Au Sri Lanka, la peine de mort équivaut généralement à la réclusion à perpétuité, car le pays applique un moratoire sur les exécutions depuis 1976. L’actuel président, Anura Kumara Dissanayake, est favorable au maintien de ce moratoire.
L’ancien chef de la police, Pujith Jayasundara, et l’ancien secrétaire du ministère de la Défense, Hemasiri Fernando, ont été reconnus coupables et condamnés vendredi par une formation de trois juges de la Haute Cour. Ils ont le droit de faire appel de cette décision.
Les attentats à la bombe quasi simultanés de 2019 ont visé trois hôtels touristiques et trois églises — deux catholiques et une protestante. Ils ont coûté la vie à 42 étrangers.
Une commission parlementaire a conclu que la police et les services de renseignement n’avaient pas donné suite aux avertissements répétés des services de renseignement concernant ces attentats.

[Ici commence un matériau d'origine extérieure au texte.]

`config.mk`:
```
export PLATFORM = sky130hd
export DESIGN_NAME = tvd_top
export DESIGN_NICKNAME = d
export VERILOG_FILES = /design/src/shared/tvd_pkg.sv /design/src/verilog/tvd_flag_bank.sv /design/src/verilog/tvd_prio_pick.sv /design/src/verilog/tvd_top.sv
export VERILOG_INCLUDE_DIRS = /design/src /design/src/shared
export SDC_FILE = /design/constraint.sdc
export NUM_CORES = 1
export LEC_CHECK = 0
export BUFFER_PORTS_ARGS = -buffer_cell sky130_fd_sc_hd__buf_2
export CAP_MARGIN = 10
export CORE_UTILIZATION = 39
export CTS_BUF_LIST = sky130_fd_sc_hd__clkbuf_2
export CTS_CLUSTER_SIZE = 10
export DETAILED_ROUTE_END_ITERATION = 7
export GPL_TIMING_DRIVEN = 0
export PLACE_DENSITY = 0.59
export SYNTH_ARGS = -nofsm -noshare
export SYNTH_HDL_FRONTEND = slang
export SYNTH_SLANG_ARGS = --single-unit
```
`constraint.sdc`:
```
create_clock -name core_clk -period 10.9 [get_ports core_clk]
set_clock_uncertainty 0.1 [all_clocks]
set_input_delay 0.545 -clock core_clk [delete_from_list [all_inputs] [get_ports core_clk]]
set_output_delay 0.545 -clock core_clk [all_outputs]
set_load 0.02 [all_outputs]
```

La cour a rendu son verdict à l’encontre de Jayasundara en premier lieu, puis à l’encontre de Fernando plus tard dans la journée. La condamnation à mort a été prononcée à la majorité, deux juges s’étant prononcés en faveur de cette décision tandis qu’un troisième a rédigé une opinion dissidente, estimant que les deux accusés devaient être acquittés.
Deux groupes islamistes sri-lankais ont été accusés d’avoir perpétré ces attentats, et aucune des personnes soupçonnées d’y avoir participé directement n’est encore en vie. Des procès distincts sont en cours pour des personnes qui auraient des liens avec les auteurs de ces attentats.
L’Église catholique au Sri Lanka a affirmé que les personnes identifiées jusqu’à présent comme auteurs des attentats n’en étaient pas les cerveaux de l’opération, et qu’un complot de plus grande envergure se cachait derrière ces attaques.